Dataset DOI: 10.5061/dryad.dr7sqvbc3
Description of the data and file structure
A network-based diffusion analysis of humpback whale bubble net feeding in the Kitimat Fjord System (NE Pacific). Code and data also stored on GitHub: https://github.com/eadinomahony/humpback-bubble-netting-NBDA
Recommended citation:
Wray, J.+, O'Mahony, É.+, Baer, G., Robinson, N., Dundas, A., Gaggiotti, O.E., Rendell, L., Keen, E.M. 2025. The diffusion of cooperative and solo bubble net feeding in Canadian Pacific humpback whales. Proceedings of the Royal Society B.
^+^Shared lead authorship.
Maintained by Éadin N. O'Mahony (enao1@st-andrews.ac.uk).

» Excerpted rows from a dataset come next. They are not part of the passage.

Source: an optimization exercise on an open RTL-to-GDS flow (aim: small area, a short achievable clock period and few clock cycles per item). Production flows keep margins and buffers that such runs may drop. The RTL was checked by simulation tests, not by an equivalence proof against the original design.

$ cat config.mk
export PLATFORM = sky130hd
export DESIGN_NAME = sht_codegen
export DESIGN_NICKNAME = sht_codegen
export VERILOG_FILES = /design/flow/design.v
export SDC_FILE = /design/flow/constraint.sdc
export NUM_CORES = 4
export LEC_CHECK = 0
export CAP_MARGIN = 20
export CELL_PAD_IN_SITES_DETAIL_PLACEMENT = 2
export CELL_PAD_IN_SITES_GLOBAL_PLACEMENT = 2
export CORE_MARGIN = 2
export CORE_UTILIZATION = 30
export CTS_CLUSTER_DIAMETER = 200
export CTS_CLUSTER_SIZE = 20
export PLACE_DENSITY = 0.5
export SETUP_SLACK_MARGIN = 5
export SLEW_MARGIN = 20
$ cat constraint.sdc
create_clock -name core_clock -period 12.0 [get_ports {clk}]
set_input_delay 2.4000 -clock core_clock [delete_from_list [all_inputs] [get_ports {clk}]]
set_output_delay 2.4000 -clock core_clock [all_outputs]
set_load 0.01 [all_outputs]
$ cat design.v
module sht_sbox_hi (input wire [7:0] a, output wire [17:0] m);
  wire U0=a[7],U1=a[6],U2=a[5],U3=a[4],U4=a[3],U5=a[2],U6=a[1],U7=a[0];
  wire T1=U0^U3, T2=U0^U5, T3=U0^U6, T4=U3^U5, T5=U4^U6, T6=T1^T5, T7=U1^U2;
  wire T8=U7^T6, T9=U7^T7, T10=T6^T7, T11=U1^U5, T12=U2^U5, T13=T3^T4, T14=T6^T11;
  wire T15=T5^T11, T16=T5^T12, T17=T9^T16, T18=U3^U7, T19=T7^T18, T20=T1^T19;
  wire T21=U6^U7, T22=T7^T21, T23=T2^T22, T24=T2^T10, T25=T20^T17, T26=T3^T16, T27=T1^T12;
  wire D=U7;
  wire M1=T13&T6, M2=T23&T8, M3=T14^M1, M4=T19&D, M5=M4^M1, M6=T3&T16, M7=T22&T9;
  wire M8=T26^M6, M9=T20&T17, M10=M9^M6, M11=T1&T15, M12=T4&T27, M13=M12^M11;
  wire M14=T2&T10, M15=M14^M11, M16=M3^M2, M17=M5^T24, M18=M8^M7, M19=M10^M15;
  wire M20=M16^M13, M21=M17^M15, M22=M18^M13, M23=M19^T25, M24=M22^M23, M25=M22&M20;
  wire M26=M21^M25, M27=M20^M21, M28=M23^M25, M29=M28&M27, M30=M26&M24, M31=M20&M23;
  wire M32=M27&M31, M33=M27^M25, M34=M21&M22, M35=M24&M34, M36=M24^M25, M37=M21^M29;
  wire M38=M32^M33, M39=M23^M30, M40=M35^M36, M41=M38^M40, M42=M37^M39, M43=M37^M38;
  wire M44=M39^M40, M45=M42^M41;
  wire M46=M44&T6, M47=M40&T8, M48=M39&D, M49=M43&T16, M50=M38&T9, M51=M37&T17;
  wire M52=M42&T15, M53=M45&T27, M54=M41&T10, M55=M44&T13, M56=M40&T23, M57=M39&T19;
  wire M58=M43&T3, M59=M38&T22, M60=M37&T20, M61=M42&T1, M62=M45&T4, M63=M41&T2;
  assign m = {M46, M47, M48, M49, M50, M51, M52, M53, M54, M55, M56, M57, M58, M59, M60, M61, M62, M63};
endmodule
module sht_sbox_lo (input wire [17:0] m, output wire [7:0] y);
  wire M46, M47, M48, M49, M50, M51, M52, M53, M54, M55, M56, M57, M58, M59, M60, M61, M62, M63;
  assign {M46, M47, M48, M49, M50, M51, M52, M53, M54, M55, M56, M57, M58, M59, M60, M61, M62, M63} = m;
  wire L0=M61^M62, L1=M50^M56, L2=M46^M48, L3=M47^M55, L4=M54^M58, L5=M49^M61;
  wire L6=M62^L5, L7=M46^L3, L8=M51^M59, L9=M52^M53, L10=M53^L4, L11=M60^L2;
  wire L12=M48^M51, L13=M50^L0, L14=M52^M61, L15=M55^L1, L16=M56^L0, L17=M57^L1;
  wire L18=M58^L8, L19=M63^L4, L20=L0^L1, L21=L1^L7, L22=L3^L12, L23=L18^L2;
  wire L24=L15^L9, L25=L6^L10, L26=L7^L9, L27=L8^L10, L28=L11^L14, L29=L11^L17;
  assign y[7]=L6^L24;
  assign y[6]=~(L16^L26);
  assign y[5]=~(L19^L28);
  assign y[4]=L6^L21;
  assign y[3]=L20^L22;
  assign y[2]=L25^L29;
  assign y[1]=~(L13^L27);
  assign y[0]=~(L6^L23);
endmodule
module sht_key_subword (
  input  wire [31:0] w3,
  output wire [71:0] swm
);
  sht_sbox_hi u_s0 (.a(w3[23:16]), .m(swm[71:54]));
  sht_sbox_hi u_s1 (.a(w3[15:8]),  .m(swm[53:36]));
  sht_sbox_hi u_s2 (.a(w3[7:0]),   .m(swm[35:18]));
  sht_sbox_hi u_s3 (.a(w3[31:24]), .m(swm[17:0]));
endmodule
module sht_key_lo (
  input  wire [71:0] swm,
  output wire [31:0] sw
);
  sht_sbox_lo u_s0 (.m(swm[71:54]), .y(sw[31:24]));
  sht_sbox_lo u_s1 (.m(swm[53:36]), .y(sw[23:16]));
  sht_sbox_lo u_s2 (.m(swm[35:18]), .y(sw[15:8]));
  sht_sbox_lo u_s3 (.m(swm[17:0]),  .y(sw[7:0]));
endmodule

A project in collaboration with the Gitga'at First Nation and the North Coast Cetacean Society (www.bcwhales.org). We thank the Gitga'at First Nation, Kitasoo/Xai'xais First Nations, the Haisla First Nation and the Heiltsuk First Nation for their stewardship and collaboration. This work was carried out through a research agreement between the North Coast Cetacean Society and the Gitga'at Oceans and Lands Department; and data was collected under the Department of Fisheries and Oceans (DFO) research permit DFO XR 83 2014.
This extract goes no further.